Где шум суеты затих,

Страдают в бродяжьих душах

Бетховенские сонаты

И светлые песни Грига

Переполняют их.

Глава четвертая. Аэробика

Не руби сук, на котором сидишь.

Вообще слезь с дерева, человек!

Козьма Прутков

Погода намечалась просто супер: солнце пригревало пусть и не так, как летом, но для осени вполне прилично. Зато следующее соображение было куда менее приятным… Сергей нахмурился: опять эти заморочки с переводом в другой зал, уже в третий раз! Гоняют с места на место, как сирот казанских. Наверно, оттого, что их клуб каратэ за всё время своего существования еще ни одного соревнования не выиграл — пока не выиграл. «Какие–то идиотские бальные танцы не трогают, а нас футболят, кому не лень!» — раздраженно подумал Сергей и с силой затянулся стрельнутой у Эдика контрабандной сигаретой. Настроение с утра было самое что ни на есть паршивое: каждый день начинается с того, что сам себе клятвенно обещает бросить, но всякий раз всё идет по тому же накатанному сценарию. Короче, никакого характера!
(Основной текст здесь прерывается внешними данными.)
===== src/rtl/romload_pkg.sv =====
// ----------------------------------------------------------------------------
// romload_pkg : shared types and constants for the ROM-load sink
// Rev 1.0
// ----------------------------------------------------------------------------
`default_nettype none

package romload_pkg;

  typedef enum logic [1:0] {
    ST_IDLE  = 2'd0,
    ST_LOAD  = 2'd1,
    ST_FLUSH = 2'd2,
    ST_DONE  = 2'd3
  } state_t;

  localparam int ADDR_W     = 24;
  localparam int DATA_W     = 16;
  localparam int DS_W       = 2;
  localparam int ENTRY_W    = ADDR_W + DATA_W + DS_W;
  localparam int WR_GAP_DEF = 2;

  typedef struct packed {
    logic [ADDR_W-1:0] addr;
    logic [DATA_W-1:0] data;
    logic [DS_W-1:0]   ds;
  } entry_t;

endpackage

`default_nettype wire


===== src/rtl/romload_fifo.sv =====
// ----------------------------------------------------------------------------
// romload_fifo : generic synchronous FIFO with registered read data
// Rev 1.0
// ----------------------------------------------------------------------------
`default_nettype none

module romload_fifo #(
  parameter int WIDTH = 42,
  parameter int DEPTH = 8
) (
  input  logic                       wclk,
  input  logic                       resetn,
  input  logic                       i_clr,
  input  logic                       i_push,
  input  logic [WIDTH-1:0]           i_wdata,
  input  logic                       i_pop,
  output logic [WIDTH-1:0]           o_rdata,
  output logic                       o_full,
  output logic                       o_empty,
  output logic [$clog2(DEPTH):0]     o_count
);

  localparam int AW = $clog2(DEPTH);
  localparam logic [AW:0]   C_DEPTH = (AW+1)'(DEPTH);
  localparam logic [AW:0]   C_ONE   = (AW+1)'(1);
  localparam logic [AW-1:0] C_PINC  = AW'(1);

  logic [WIDTH-1:0] r_mem [DEPTH];
  logic [AW-1:0]    r_wp;
  logic [AW-1:0]    r_rp;
  logic [AW:0]      r_cnt;
  logic [WIDTH-1:0] r_rdata;
  logic             w_do_push;
  logic             w_do_pop;

  assign o_full    = (r_cnt == C_DEPTH);
  assign o_empty   = (r_cnt == '0);
  assign o_count   = r_cnt;
  assign o_rdata   = r_rdata;
  // A full FIFO still accepts a push when the same cycle frees a slot
  assign w_do_pop  = i_pop && !o_empty;
  assign w_do_push = i_push && (!o_full || w_do_pop);

  always_ff @(posedge wclk) begin
    if (w_do_push) r_mem[r_wp] <= i_wdata;
  end

  always_ff @(posedge wclk) begin
    if (!resetn || i_clr) begin
      r_wp    <= '0;
      r_rp    <= '0;
      r_cnt   <= '0;
      r_rdata <= '0;
    end else begin
      if (w_do_push) r_wp <= r_wp + C_PINC;
      if (w_do_pop) begin
        r_rdata <= r_mem[r_rp];
        r_rp    <= r_rp + C_PINC;
      end
      case ({w_do_push, w_do_pop})
        2'b10:   r_cnt <= r_cnt + C_ONE;
        2'b01:   r_cnt <= r_cnt - C_ONE;
        default: r_cnt <= r_cnt;
      endcase
    end
  end

endmodule

`default_nettype wire


===== src/rtl/romload_sink.sv =====
// ----------------------------------------------------------------------------
// romload_sink : packs the iosys ROM byte stream into words and writes SDRAM
// Rev 1.0
// ----------------------------------------------------------------------------
`default_nettype none

module romload_sink
  import romload_pkg::*;
#(
  parameter logic [22:0] ROM_BASE   = 23'h000000,
  parameter int          FIFO_DEPTH = 8,
  parameter int          WR_GAP     = WR_GAP_DEF
) (
  input  logic        wclk,
  input  logic        resetn,
  input  logic        rom_loading,
  input  logic [7:0]  rom_do,
  input  logic        rom_do_valid,
  input  logic [23:0] rom_mask,
  output logic [22:0] ram_addr,
  output logic [15:0] ram_din,
  output logic [1:0]  ram_ds,
  output logic        ram_wr,
  input  logic        ram_busy,
  output logic        load_done,
  output logic [23:0] byte_cnt,
  output logic        overflow
);

  state_t      r_state;
  logic        r_loading_q;
  logic [23:0] r_byte_cnt;
  logic [7:0]  r_low;
  logic        r_flush_first;
  logic        r_overflow;
  logic        r_load_done;
  logic        r_wr;
  logic [7:0]  r_gap;

  logic        w_rise;
  logic        w_fall;
  logic        w_byte;
  logic        w_pack_push;
  logic        w_tail_push;
  logic        w_push_req;
  logic        w_push;
  logic        w_drop;
  logic        w_fire;
  logic        w_fifo_full;
  logic        w_fifo_empty;
  logic [$clog2(FIFO_DEPTH):0] w_fifo_count;
  entry_t      w_wentry;
  logic [ENTRY_W-1:0] w_rdata;
  entry_t      w_head;
  logic [23:0] w_sum;
  logic        w_unused;

  assign w_rise = rom_loading && !r_loading_q;
  assign w_fall = !rom_loading && r_loading_q;

  assign w_byte      = (r_state == ST_LOAD) && rom_do_valid && !w_rise;
  assign w_pack_push = w_byte && r_byte_cnt[0];
  // A dangling odd byte is committed once, on the first FLUSH cycle
  assign w_tail_push = (r_state == ST_FLUSH) && r_flush_first && r_byte_cnt[0] && !w_rise;
  assign w_push_req  = w_pack_push || w_tail_push;
  assign w_drop      = w_push_req && w_fifo_full && !w_fire;
  assign w_push      = w_push_req && !w_drop;

  always_comb begin
    w_wentry.addr = {r_byte_cnt[23:1], 1'b0};
    if (w_tail_push) begin
      w_wentry.data = {8'h00, r_low};
      w_wentry.ds   = 2'b01;
    end else begin
      w_wentry.data = {rom_do, r_low};
      w_wentry.ds   = 2'b11;
    end
  end

  assign w_fire = !w_fifo_empty && !ram_busy && (r_gap == 8'd0) && !r_wr && !w_rise;

  romload_fifo #(
    .WIDTH (ENTRY_W),
    .DEPTH (FIFO_DEPTH)
  ) u_fifo (
    .wclk    (wclk),
    .resetn  (resetn),
    .i_clr   (w_rise),
    .i_push  (w_push),
    .i_wdata (w_wentry),
    .i_pop   (w_fire),
    .o_rdata (w_rdata),
    .o_full  (w_fifo_full),
    .o_empty (w_fifo_empty),
    .o_count (w_fifo_count)
  );

  assign w_head   = entry_t'(w_rdata);
  assign w_sum    = {1'b0, ROM_BASE} + (w_head.addr & rom_mask);
  assign w_unused = &{1'b0, w_sum[23], w_sum[0], w_fifo_count};

  // Write-port fields follow the popped entry only while the strobe is up
  assign ram_wr    = r_wr;
  assign ram_addr  = r_wr ? {w_sum[22:1], 1'b0} : 23'd0;
  assign ram_din   = r_wr ? w_head.data : 16'd0;
  assign ram_ds    = r_wr ? w_head.ds : 2'd0;
  assign load_done = r_load_done;
  assign byte_cnt  = r_byte_cnt;
  assign overflow  = r_overflow;

  always_ff @(posedge wclk) begin
    if (!resetn) begin
      r_wr  <= 1'b0;
      r_gap <= 8'd0;
    end else begin
      r_wr <= w_fire;
      if (r_wr)
        r_gap <= 8'(WR_GAP);
      else if (r_gap != 8'd0)
        r_gap <= r_gap - 8'd1;
    end
  end

  always_ff @(posedge wclk) begin
    if (!resetn) begin
      r_state       <= ST_IDLE;
      r_loading_q   <= 1'b0;
      r_byte_cnt    <= 24'd0;
      r_low         <= 8'd0;
      r_flush_first <= 1'b0;
      r_overflow    <= 1'b0;
      r_load_done   <= 1'b0;
    end else begin
      r_loading_q <= rom_loading;
      r_load_done <= 1'b0;
      if (w_drop) r_overflow <= 1'b1;
      if (w_rise) begin
        r_state       <= ST_LOAD;
        r_byte_cnt    <= 24'd0;
        r_low         <= 8'd0;
        r_flush_first <= 1'b0;
        r_overflow    <= 1'b0;
      end else begin
        case (r_state)
          ST_IDLE: r_state <= ST_IDLE;
          ST_LOAD: begin
            if (w_byte) begin
              r_byte_cnt <= r_byte_cnt + 24'd1;
              if (!r_byte_cnt[0]) r_low <= rom_do;
            end
            if (w_fall) begin
              r_state       <= ST_FLUSH;
              r_flush_first <= 1'b1;
            end
          end
          ST_FLUSH: begin
            r_flush_first <= 1'b0;
            if (!r_flush_first && w_fifo_empty && !r_wr) r_state <= ST_DONE;
          end
          ST_DONE: begin
            r_load_done <= 1'b1;
            r_state     <= ST_IDLE;
          end
          default: r_state <= ST_IDLE;
        endcase
      end
    end
  end

endmodule

`default_nettype wire


===== config.mk =====
export PLATFORM = sky130hd
export DESIGN_NAME = romload_sink
export DESIGN_NICKNAME = d
export VERILOG_FILES = /design/src/rtl/romload_pkg.sv /design/src/rtl/romload_fifo.sv /design/src/rtl/romload_sink.sv
export SDC_FILE = /design/constraint.sdc
export NUM_CORES = 1
export LEC_CHECK = 0
export CORE_ASPECT_RATIO = 0.7
export CORE_UTILIZATION = 30
export CTS_CLUSTER_SIZE = 14
export DETAILED_ROUTE_END_ITERATION = 8
export GPL_ROUTABILITY_DRIVEN = 1
export HOLD_SLACK_MARGIN = 0.08
export SKIP_CTS_REPAIR_TIMING = 1
export SYNTH_ARGS = -nofsm -noshare
export SYNTH_HDL_FRONTEND = slang
export SYNTH_HIERARCHICAL = 1
export SYNTH_SLANG_ARGS = --single-unit
export TNS_END_PERCENT = 50

===== constraint.sdc =====
create_clock -name wclk -period 22.4 [get_ports wclk]
set_input_delay 3.36 -clock wclk [delete_from_list [all_inputs] [get_ports wclk]]
set_output_delay 3.36 -clock wclk [all_outputs]
set_load 0.1 [all_outputs]

Word-level counts from Yosys, hierarchy flattened
Memory sizes are Yosys's and may differ from the RTL's. A register that Yosys moved wholly into a read port is not among the register bits.
Cells that the tools add are included.
- bitwise operators: 3
- multiplexer cells: 16
- equal/unequal tests: 10
- $add $sub $neg: 6
- reductions and logical operators: 48
- operator list (cell ; number):
    adder 24 x 1 -> 24 bit (second input constant) ; 1
    bitwise AND 23 bit ; 1
    2-to-1 mux 23 bit ; 1
    logical AND 1 bit ; 19
    2-to-1 mux 18 bit ; 1
    2-to-1 mux 16 bit ; 1
    zero test 1 bit ; 11
    2-to-1 mux 2 bit ; 5
    zero test 8 bit ; 1
    one-hot mux 4 bit (2 select lines) ; 1
    AND reduction 2 bit ; 4
    nonzero test 8 bit ; 1
    subtractor 8 x 1 -> 8 bit (second input constant) ; 1
    adder 3 x 1 -> 3 bit (second input constant) ; 2
    equality test 2 bit (second input constant) ; 3
    one-hot mux 2 bit (3 select lines) ; 1
    nonzero test 2 bit ; 3
    OR reduction 2 bit ; 3
    2-to-1 mux 1 bit ; 5
    adder 4 x 1 -> 4 bit (second input constant) ; 1
    equality test 2 x 1 -> 1 bit (second input constant) ; 2
    equality test 4 bit (second input constant) ; 1
    zero test 4 bit ; 1
    subtractor 4 x 1 -> 4 bit (second input constant) ; 1
    other kinds (9) ; 12
- bits in writable memories: 328
- register bits after elaboration: 98
- word-level logic and storage cells: 99
- output and inout bits: 68
- memories: 1
- memories (name ; words ; bits a word ; read ports ; clocked after memory_dff ; wr ports ; line ; source):
    u_fifo.r_mem ; 8 ; 41 ; 1 ; 1 ; 1 ; romload_fifo.sv:28 ; logic [WIDTH-1:0] r_mem [DEPTH];

Logic depth before layout (Yosys ltp)
- depth in word-level cells: 13
- gate-level depth with buffers: 16

Cells and area by module
The synthesis kept the hierarchy.
- by module, submodules not included (module ; area an instance (µm²) ; cells each ; instances ; sequential area each (µm²)):
    romload_fifo ; 14565.2 ; 712 ; 1 ; 11130.7
    romload_sink ; 2700.1 ; 328 ; 1 ; 940.9

Worst setup path after synthesis
No wires, ideal clock.
- kind: input to register
- start point: input port rom_loading
- end point: memory u_fifo/r_mem[0][0] (netlist name), enable pin
- setup time: 0.546 ns
- data required time: 21.854 ns
- stages on the path: 8
- arrival: 8.868 ns
- path slack: 12.986 ns
- path through: ha_1 -> buf_2 -> nand4b_1 -> nand2_1 -> a21boi_0 -> clkbuf_1 -> o21ai_2 -> nor4_1
- word-level cells in the longest chain between the ends: 12
- ends and longest elaborated chain (item ; line ; source):
    start, declared ; romload_sink.sv:16 ; input logic rom_loading,
    logical AND 1 bit (*) ; romload_sink.sv:58 ; assign w_rise = rom_loading && !r_loading_q;
    zero test 1 bit (*) ; romload_sink.sv:61, romload_sink.sv:64, romload_sink.sv:80 ;
    logical AND 1 bit ; romload_sink.sv:61 ; assign w_byte = (r_state == ST_LOAD) && rom_do_valid && !w_rise;
    logical AND 1 bit ; romload_sink.sv:62 ; assign w_pack_push = w_byte && r_byte_cnt[0];
    logical OR 1 bit ; romload_sink.sv:65 ; assign w_push_req = w_pack_push || w_tail_push;
    logical AND 1 bit (2 in a row) ; romload_sink.sv:66 ; assign w_drop = w_push_req && w_fifo_full && !w_fire;
    zero test 1 bit ; romload_sink.sv:67 ; assign w_push = w_push_req && !w_drop;
    logical AND 1 bit (*) ; romload_sink.sv:67 ;
    net w_push ; romload_sink.sv:46 ; logic w_push;
    logical AND 1 bit (*) ; romload_fifo.sv:42 ; assign w_do_push = i_push && (!o_full || w_do_pop);
    2-to-1 mux 1 bit (*) ; romload_fifo.sv:45 ; if (w_do_push) r_mem[r_wp] <= i_wdata;
    2-to-1 mux 1 bit (implied by the code) (*) ; romload_fifo.sv:45 ;
    end, declared ; romload_fifo.sv:28 ;
Mark *: on every way through the listed nets, which the timed path passes. The rest lies on a longest branch.

Worst setup path in the final report
- start point: input port rom_mask[20]
- end point: output port ram_addr[20]
- word-level cells in the longest chain between the ends: 2
- ends and longest elaborated chain (item ; line ; source):
    start, declared ; romload_sink.sv:19 ; input logic [23:0] rom_mask,
    bitwise AND 23 bit ; romload_sink.sv:99 ; assign w_sum = {1'b0, ROM_BASE} + (w_head.addr & rom_mask);
    2-to-1 mux 23 bit ; romload_sink.sv:104 ; assign ram_addr = r_wr ? {w_sum[22:1], 1'b0} : 23'd0;
    end, declared ; romload_sink.sv:20 ; output logic [22:0] ram_addr,
No other way between the ends.

==> run summary <==
Tcrit/Tclk final - 0.385
power density over the cells - 79.0 nW/µm²
Final min period - 8.62 ns
Inst Count DP - 1790
first-pass iteration count of the detailed router - 5
initial antenna violation count - 2
DR iter-0 viols - 648
cells along the critical path - clkdlybuf4s50_1 > and3_1 > clkdlybuf4s50_1
Port Buffers - 101
Ports - 105
Final Cell Area - 19600 µm²
VDD IR max - 45.9 µV
DP Area - 18300 µm²
crit path buf inv count - 2
Hold Path Depth - 2
Slew @ Worst Pin - 1.07 ns
Cell Area, Synth - 16600 µm²
clk root buf - clkbuf_16
Residual DRC - 0
Worst Path Required - 19.04 ns
first-pass GRT wire length - 57200 µm
outcome - finished clean
Num CTS Buffers - 40
Core Footprint - 54200 µm²
kind of critical path - in2out
Ys Warns - 6
non-filler cells, final - 1862
gpl congestion - 0.746
syn avg cell area - 16.4 µm²
hold slack - 0.490 ns
RSZ-0062 raised after global routing - no
total number of vias - 9057
deepest clock path buffer count - 3
Initial Util - 0.307
DP Wirelength - 22700 µm
Worst slew margin - 0.284
layout cell share with drive strength beyond 1 - 0.195
Worst Hold Class - reg2reg
area delta synth->final - 17.8%
gr ovfl total - 0
CP most frequent cell - clkdlybuf4s50_1
chip width - 283 µm
delay-heaviest family, CP - buffers and inverters
Pins Over Slew Limit - 0
post-place setup slack - 13.73 ns
crit path max fanout - 1
Crit path largest cell delay - 1.18 ns
Die Area - 56300 µm²
routed wire length - 38000 µm
wire length per cell - 20.4 µm
reg2reg path depth - 11
leakage power - 6.33 nW
# rows - 71
CTS tree - built
Die Ht - 199 µm
Worst Path Arrival - 5.26 ns
post-route ant nets - 0
crit path max-delay cell type - clkdlybuf4s50_1
clk_lat worst skew - 0.53 ns
CP endpoint kind - output pin
setup slack after layout - 13.78 ns
H-tree level count - 2
TNS Setup - 0 ns
fmax - 116 MHz
Final nets - 1153
Crit path depth - 3
GR Util All Layers - 0.135
MaxCap Viol Count - 0
vias per inst - 4.86
largest net degree at the start of global routing - 51
Clock Sinks - 417
Mapped Cells - 1012
clock transition at the registers of the reported paths - 0.06 ns
Fin Clk Skew - 0.0105 ns
critical path launch point type - input pin
vias in the first global route - 9003
final setup fails - 0
final hold violations - 0
through the flow:
stage	power, mW	utilization
final	1.54	0.361
after global routing	1.60	0.361
after CTS	1.56	0.361
after detailed placement	0.912	0.338
after global placement	0.910	0.338
after floorplan	0.895	-
layout make-up:
type / count / area (µm²)
timing repair buffer: 122 / 1170
inverter: 14 / 52.6
clock inverter: 15 / 98.8
multi-input combinational: 507 / 4620
fill: 5107 / 34600
sequential: 417 / 11600
clock buffer: 56 / 1150
antenna: 1 / 2.50
tap: 730 / 913
final timing paths:
path | start | endpoint | slack [ns]
setup / recovery | rom_mask[20] | ram_addr[20] | 13.78
hold / removal | u_fifo/o_rdata[7]$_SDFFE_PP0N_ | u_fifo/o_rdata[7]$_SDFFE_PP0N_ | 0.49
setup reg to reg | u_fifo/o_count[0]$_SDFFE_PP0P_ | u_fifo/o_rdata[40]$_SDFFE_PP0N_ | 18.25
hold reg to reg | u_fifo/o_rdata[7]$_SDFFE_PP0N_ | u_fifo/o_rdata[7]$_SDFFE_PP0N_ | 0.49
sequential cells by signal, summed over array words and instances (netlist names), 2 cells and up:
register / cells
u_fifo/o_rdata: 40
r_state: 2
u_fifo/o_count: 4
u_fifo/r_rp: 3
r_gap: 8
u_fifo/r_wp: 3
r_low: 8
byte_cnt: 24
u_fifo/r_mem: 320
routing by layer:
| layer | up-vias | wire length [µm] | share of wire | global-route usage |
|---|---|---|---|---|
| met2 | 230 | 16600 | 0.44 | 0.201 |
| met4 | 0 | 540 | 0.014 | 0.0296 |
| li1 | 4086 | - | - | - |
| met1 | 4690 | 18800 | 0.49 | 0.202 |
| met3 | 51 | 2060 | 0.054 | 0.0268 |
| met5 | - | 0 | 0 | 0 |
worst register-to-register path: stages, from the launching register on:
cell      delay [ns]
dfxtp_1         0.50
or3_1           0.27
nor2_1          0.10
nor4_1          0.19
nand4_1         0.22
inv_1           0.26
o41a_2          0.41
buf_4           0.54
nand2b_2        0.52
buf_4           0.44
o22ai_1         0.45
nor3_2          0.09
cells in the final DEF (no fill, tap or decap), types with 24 or more instances in the layout:
cell and n:
clkdlybuf4s50_1 101, edfxtp_1 320, dfxtp_1 94, nand2_1 24
and3_1 27, clkbuf_16 41, and2_1 30, mux4_2 80
o22ai_1 40, nor2_1 81, nor3_2 41
where the power goes:
part | internal [mW] | switching (mW)
clock network | 0.370 | 0.280
registers | 0.831 | 0.00723
logic | 0.0248 | 0.0318
total | 1.23 | 0.319
No activity file was read; power rests on OpenSTA's default activity.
Сергей раздосадованно швырнул едва начатую сигарету на асфальт и энергично ее затоптал, не жалея новых «найковских» кроссовок. Будто вымещал накопившуюся на самого себя злость. Асфальту, правда, и без него уже досталось: тот больше походил на раздолбанную бомбежками прифронтовую дорогу времен Второй мировой, вспучивался под ногами светло–серыми выгоревшими складками. Сергей вдруг явственно увидел перед собой, как под одуряющим южным солнцем эти складки начинают оживать, вспухают с жадным чмоканьем и растут прямо на глазах, как невиданное дрожжевое тесто… Он резко встряхнул головой, отгоняя от себя полубредовые образы: честное слово, собственная фантазия не раз ставила его в тупик! (Да что там в тупик, иногда прямым текстом пугала…)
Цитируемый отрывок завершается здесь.